From auspicious beginnings, a career is crafted 

David Prentice has worked as a violin maker for more than 35 years, building violins and violas for musicians in the orchestral and chamber music worlds. Prentice was born and raised in Sault Ste Marie, Ontario. After graduating from the University of Waterloo with a degree in mathematics, he became fascinated by the world of stringed instruments. 


From mathematics to making 

What inspired the move from mathematics to the world of making? “I heard a teacher play in a small hall. It was the first time I heard a good violin being played by a really good player. I was immediately transfixed by that sound. That led me to want to learn to play the violin in my mid-20s. Then, I thought it would be interesting to try to make a violin.” He was steered in the direction of Joseph Curtin (a student of Otto Erdesz), and David was inspired by the work he was doing. So he took a weekly course at the Ontario College of Art (now OCAD) in instrument making. 


Fortuitous circumstances 

“I loved the whole process – the workbenches at OCA, the tools, the smell of wood, people making things.” David made his first violin and said to himself, what now? “Make another, of course,” he says. By that point he was in his early 30s and wasn’t about to go the traditional route of violin making school. “I just threw myself into it,” he says, not realizing what he was up against, but fortunate that he could ask questions of some makers he had met. “Some of my early violas sounded really good,” David says, and through fortuitous circumstances a distant relative was a neighbour of someone who played in the National Arts Centre Orchestra in Ottawa, to whom David sold his first viola. “The excitement of that first sale was something you can’t replicate,” David says. That was in the early 1980s, a time where there was a clear need for new, well-made instruments that sounded good and were reasonably priced. 
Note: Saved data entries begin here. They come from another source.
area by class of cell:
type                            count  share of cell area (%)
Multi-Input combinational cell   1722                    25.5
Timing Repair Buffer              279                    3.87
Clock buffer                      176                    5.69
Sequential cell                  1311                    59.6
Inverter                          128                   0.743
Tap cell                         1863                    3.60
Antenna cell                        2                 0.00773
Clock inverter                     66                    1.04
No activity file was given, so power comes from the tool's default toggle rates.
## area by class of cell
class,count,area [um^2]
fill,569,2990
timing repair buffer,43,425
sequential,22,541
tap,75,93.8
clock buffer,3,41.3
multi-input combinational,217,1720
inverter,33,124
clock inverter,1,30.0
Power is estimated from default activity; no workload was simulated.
## flow/config.mk

```make
export PLATFORM = sky130hd
export DESIGN_NAME = ProgramMemory
export DESIGN_NICKNAME = ProgramMemory
export VERILOG_FILES = /design/flow/design.v
export SDC_FILE = /design/flow/constraint.sdc
export NUM_CORES = 4
export LEC_CHECK = 1
export CORE_AREA = 10 10 70 70
export DIE_AREA = 0 0 80 80
```

## flow/constraint.sdc

```tcl
current_design ProgramMemory

set clk_period 1.0
set clk_io_pct 0.2

create_clock -name clk0 -period $clk_period [get_ports {i_clk}]

set non_clock_inputs [all_inputs -no_clocks]
set_input_delay [expr $clk_period * $clk_io_pct] -clock clk0 $non_clock_inputs
set_output_delay [expr $clk_period * $clk_io_pct] -clock clk0 [all_outputs]
```

## flow/design.v

```verilog
module ProgramMemory
(
input wire i_clk,
input wire[15:0] i_addr,
output reg[15:0] o_data
);
reg[15:0] memory_cells[7:0];
initial
begin
	memory_cells[0] = 16'hc003;  
	memory_cells[1] = 16'hfe00;  
	memory_cells[2] = 16'hcfff;  
	memory_cells[3] = 16'hcfff;  
	memory_cells[4] = 16'h9409;  
	memory_cells[5] = 16'h0000;
	memory_cells[6] = 16'h0000;
	memory_cells[7] = 16'h0000;
end
always @(posedge i_clk)
begin
  if (i_clk == 1'b1)
  	o_data <= memory_cells[i_addr];
end
endmodule
```

## flow/run.sh

```bash
#!/bin/bash
# OpenROAD 26Q1-2900-gdf79404cd8, Yosys 0.63+post, stock flow scripts
make -C /OpenROAD-flow-scripts/flow DESIGN_CONFIG=/design/flow/config.mk WORK_HOME=/design/flow/orfs finish
```

==> run summary <==
Item: results of the latest flow run.

- The transition time at the pin with the least slew margin is 0.225 ns.
- Per the detail_route report, vias per standard cell equal 2.39.
- The iteration tally of the first detailed-router pass is 3.
- The number of design-rule violations left by the first detailed-router iteration is 17.
- The type recorded for the worst min-delay path is in2reg.
- The required time of the critical path is 1.15 ns.
- The overall track demand over capacity in global routing is 1.72%.
- The largest stage delay on the critical path is 0.59 ns.
- The standard-cell row count is 21.
- The number of hold-repair buffers added at the cts stage is 0.
- The flow ran to the end, and the final reports show no timing, DRC or antenna violations.
- Cells with a size suffix above 1 make up 32.6% of the layout.
- The detailed router reported a total wirelength of 661 um.
- The setup total negative slack is 0 ns.
- The post-synthesis share of cell area spent on xor and xnor gates is 5.22%.
- The finished layout cell area is 537 um^2.
- The top-area cell type share of the netlist area is 59.7%.
- CTS reports a maximum clock tree buffer depth of 2.
- For this design, the sink count on the clock tree is 10.
- The main area contributors are dfxtp_1 60%, buf_4 16%, xnor2_1 5.2%, nor2_1 4.5%, nor2b_4 4.1%.
- Measured against its own limit, the worst slew margin works out to 85.0%.
- The path with the worst hold slack has its endpoint at o_data[14].
- The area of the die is 6400 um^2.
- CTS placed an instance of clkbuf_4 at the clock tree root.
- The number of vias in the routed layout is 220.
- After technology mapping, the gate count stands at 30.
- Setup violations remaining at the end of the flow were counted as 0.
- In the Yosys report the total cell count is 30.
- The placeable core region is 3420 um^2.
- Cells fill 15.7% of the core in the end.
- The synthesized-area fraction occupied by adder cells is 0%.
- The layout overhead on the synthesized area is 60.1%.
- The number of max-cap violations is 0.
- Once detail routing completed, the nets flagged for antenna violations numbered 0.
- The placed cell area is 538 um^2.
- The DRC violations left is 0.
- The total inserted antenna cells is 0.
- The routed wirelength normalized by instance count is 7.18 um.
- The most frequently used library cell after synthesis is dfxtp_1.
- Sorting the synthesized cells by how often they occur yields 10 x dfxtp_1, 7 x buf_4, 4 x nor2_1, 2 x xnor2_1.
- Entering global routing, the biggest net connects 10 pins.
- In this run the power density over the cells is 1450 nW/um^2.
- The launch point of the worst min-delay path is recorded as i_addr[2].
- The report shows a maximum critical-path fanout of 6.
- Total power for the finished layout comes to 0.780 mW.
- The nature of the critical path endpoint is a flop.
- According to the timing report, the arrival time at the worst endpoint equals 1.08 ns.
- The sum of overflow across all layers after global routing is 0.
- A synthesized cell averages 11.2 um^2.
- The critical path's slowest cell is clkdlybuf4s50_1.
- At the placement stage, the worst setup path has a slack of -0.179 ns.
- The synthesized netlist devotes 5.22% of its cell area to compound gates.
- According to the I/O placement log, the pin count is 33.
- The worst path in the final design needs a cycle of 0.935 ns, including I/O delays and setup.
- According to the floorplan report, the die height is 80 um.
- The largest register by flop count is o_data.
- Of the total synthesized cell area, the portion taken by AND, OR, NAND and NOR gates is 13.1%.
- Yosys reports a chip area of 335 um^2.
- The wire length of the first global-routing pass is 910 um.
- The initial antenna violation count came to 0.
- The tightest hold path in the finished design has a slack of 0.614 ns.
- The post-synthesis mux area share is 0%.
- The mapped netlist covers 335 um^2.
- The number of warning messages in the logs is 38.
- The worst VDD IR drop from the latest analysis is 0.240 mV.
- The placed instance count is 89.
- After its last routability iteration, the placer logged a weighted congestion of 0.688.
- The report lists the cells along the critical path as clkdlybuf4s50_1 -> nor2_1 -> a21o_1.
- The setup slack after layout is 0.0651 ns.
- The count of library flops with an enable pin is 0.
- The leakage dissipation is 0.230 nW.
- The largest registers in the layout are o_data x10.
- For this run, the number of Yosys warnings is 1.
- The fraction of registers with async set/reset is 0%.
- The type of origin of the critical path is an input port.
- Along the critical path, the tally of buffer and inverter instances is 1.
- For reference, the clock transition at the flip-flops on the worst setup and hold paths is 0.06 ns.
- Among the non-sequential cells, buffers and inverters take the most area.
- The netlist uses 11 different library cells.
- In the Yosys report, the sequential cells make up 59.7% of the chip area.
- The achievable frequency is 1070 MHz.
- The final tally of hold violations is 0.
- Setup repair after global routing left no endpoint under its margin.
- For reference, the most critical setup path is categorized as in2reg.
- The register with the most flip-flops in the layout has 10 of them.
- The number of cells on the worst hold path is 3.
- The final cycle utilization of the critical path is 93.5%.
- The library cell with the largest summed area after synthesis is dfxtp_1.
- The die width is 80 um.
- Looking at the clock tree report, the H-tree level count equals 1.
- The count of placed standard cells in the final layout, fillers left out is 92.
- Clock tree synthesis inserted a total of 3 buffers.
- Input and output buffers added on the ports amount to 19.
- The number of storage elements in the synthesis netlist is 10.
- The flip-flop cell with the highest count after synthesis is dfxtp_1.
- The number of global-route vias before repair came to 209.
- On the critical path the largest part of the delay comes from buffers and inverters.
- The number of max-slew violations in the final report is 0.
- The floorplan step records an initial core utilization of 9.82%.
- Summed over all nets, the half-perimeter wirelength after detailed placement is 537 um.
- TritonCTS built the clock tree.
==> layout by cell type, fill, tap and decap left out <==
master / instances
clkdlybuf4s15_1: 10
dfxtp_1: 7
buf_2: 5
nor2_1: 4
clkbuf_4: 3
clkdlybuf4s50_1: 3
xnor2_1: 2
dfxtp_2: 2
inv_1: 1
nor2b_4: 1
a21o_1: 1
nor2b_2: 1
a21oi_1: 1
o21ai_0: 1
and2_1: 1
dfxtp_4: 1
clkbuf_2: 1
buf_4: 1
==> logic make-up (layout without fill, tap and decap cells) <==
group                     Yosys count  in the layout
DFF                                10             10
AOI/OAI and AO/OA                   3              3
and+or+nand+nor                     7              7
buffers and inverters               8             24
xor gates and xnor gates            2              2
==> how the worst max path moves through the flow <==
stage,end,cells after the start,from
CTS,o_data[4],1,o_data[8]
finish,o_data[3],3,i_addr[1]
global route,o_data[15],1,o_data[15]
==> layout make-up <==
class | count | area [um^2]
clock buffer | 3 | 22.5
tap | 46 | 57.6
fill | 382 | 2880
sequential | 10 | 206
inverter | 1 | 3.75
timing repair buffer | 20 | 168
multi-input combinational | 12 | 78.8
==> metal layers <==
metal	global-route usage (%)	share of wire (%)	wire length [um]
met1	2.08	44	289
met4	0.704	0	0
met5	0	0	0
met2	2.09	31	204
met3	1.48	25	167
==> power breakdown <==
group | leakage [nW] | total [mW] | internal (mW) | switching, mW
Sequential | 0.0847 | 0.435 | 0.426 | 0.00824
Combinational | 0.131 | 0.0963 | 0.0679 | 0.0283
Clock | 0.0138 | 0.249 | 0.137 | 0.112
==> timing repair <==
action,4_1_cts,5_1_grt
endpoints found under the setup margin,16,9
buffers inserted,0,0
gates resized,31,11
Power and IR drop assume default switching activity.
--- ./config.mk ---
export PLATFORM = sky130hd
export DESIGN_NAME = top
export DESIGN_NICKNAME = top
export VERILOG_FILES = /design/flow/design.v
export SDC_FILE = /design/flow/constraint.sdc
export NUM_CORES = 4
export LEC_CHECK = 1
export CORE_UTILIZATION = 50
--- ./constraint.sdc ---
current_design top

set clk_period 8.1
set clk_io_pct 0.2

create_clock -name clk0 -period $clk_period [get_ports {i_clk}]

set non_clock_inputs [all_inputs -no_clocks]
set_input_delay [expr $clk_period * $clk_io_pct] -clock clk0 $non_clock_inputs
set_output_delay [expr $clk_period * $clk_io_pct] -clock clk0 [all_outputs]
--- ./design.v ---
module CtrlFetch
(
	input wire i_clk,
	input wire i_reset,
	input wire[1:0] i_mode12K,
	input wire[1:0] i_modeAddZA,
	input wire i_modePCZ,
	input wire i_loadIR,
	input wire i_loadPC,
	input wire[15:0] i_K,
	input wire[15:0] i_A,
	input wire[15:0] i_Z,
	output wire[15:0] o_IR,
	output wire[15:0] o_PMDATA,
	input wire[15:0] i_PMDATA,
	output wire[15:0] o_PMADDR
);
reg[15:0] r_PC, r_IR;
reg[15:0] r_adderOutput, r_pcInput, r_addr;
always @(*)
begin
	if (i_mode12K == 2'b00)
		r_adderOutput = r_PC + 1;
	else if (i_mode12K == 2'b01)
		r_adderOutput = r_PC + 2;
	else
		r_adderOutput = r_PC + i_K;
end
always @(*)
begin
	if (i_modeAddZA == 2'b10)
		r_pcInput = i_Z;
	else if (i_modeAddZA == 2'b11)
		r_pcInput = i_A;
	else
		r_pcInput = r_adderOutput;
end
always @(*)
begin
	r_addr = i_modePCZ == 0 ? r_PC : i_Z;
end
assign o_PMADDR = r_addr;
assign o_PMDATA = i_PMDATA;
assign o_IR = r_IR;
  always @(posedge i_clk)
begin
  if (i_clk == 1'b1)
	begin
      if (i_reset)
		begin
			r_PC <= 16'h0000;
			r_IR <= 16'h0000;
		end
		else
		begin
			if (i_loadPC == 1'b1)
				r_PC <= r_pcInput;
			if (i_loadIR == 1'b1)
				r_IR <= i_PMDATA;
		end
	end
end
endmodule
module top
(
	input wire i_clk,
	input wire i_reset,
	input wire[1:0] i_mode12K,
	input wire[1:0] i_modeAddZA,
	input wire i_modePCZ,
	input wire i_loadIR,
	input wire i_loadPC,
	input wire[15:0] i_K,
	input wire[15:0] i_A,
	input wire[15:0] i_Z,
	output wire[15:0] o_IR,
	output wire[15:0] o_PMDATA,
	input wire[15:0] i_PMDATA,
	output wire[15:0] o_PMADDR
);
CtrlFetch ctrl_fetch_0(.i_clk(i_clk), .i_reset(i_reset), 
					.i_mode12K(i_mode12K), .i_modeAddZA(i_modeAddZA), .i_modePCZ(i_modePCZ), .i_loadIR(i_loadIR), .i_loadPC(i_loadPC),
					.i_K(i_K), .i_A(i_A), .i_Z(i_Z), .o_IR(o_IR), .o_PMDATA(o_PMDATA),
					.i_PMDATA(i_PMDATA), .o_PMADDR(o_PMADDR));
endmodule
--- ./run.sh ---
#!/bin/bash
# OpenROAD 26Q1-2900-gdf79404cd8, Yosys 0.63+post, stock flow scripts
make -C /OpenROAD-flow-scripts/flow DESIGN_CONFIG=/design/flow/config.mk WORK_HOME=/design/flow/orfs finish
Cut to 35 years later, and David’s instruments are now prized by string musicians around the world. They can be found in the Gewandhaus Orchestra, the Toronto Symphony, and the City of Birmingham Symphony Orchestra. Several have been purchased by the instrument banks of the Banff Centre, Stanford University, and the Canadian Museum of Civilization. 

The mastery of the knowledge of lutherie is an endless endeavour, and David continues to explore the many facets of instrument acoustics from his studio in Flesherton, Ontario “I love what I do,” says David. “I count myself very fortunate to be able to work for myself and have control over what my work is.”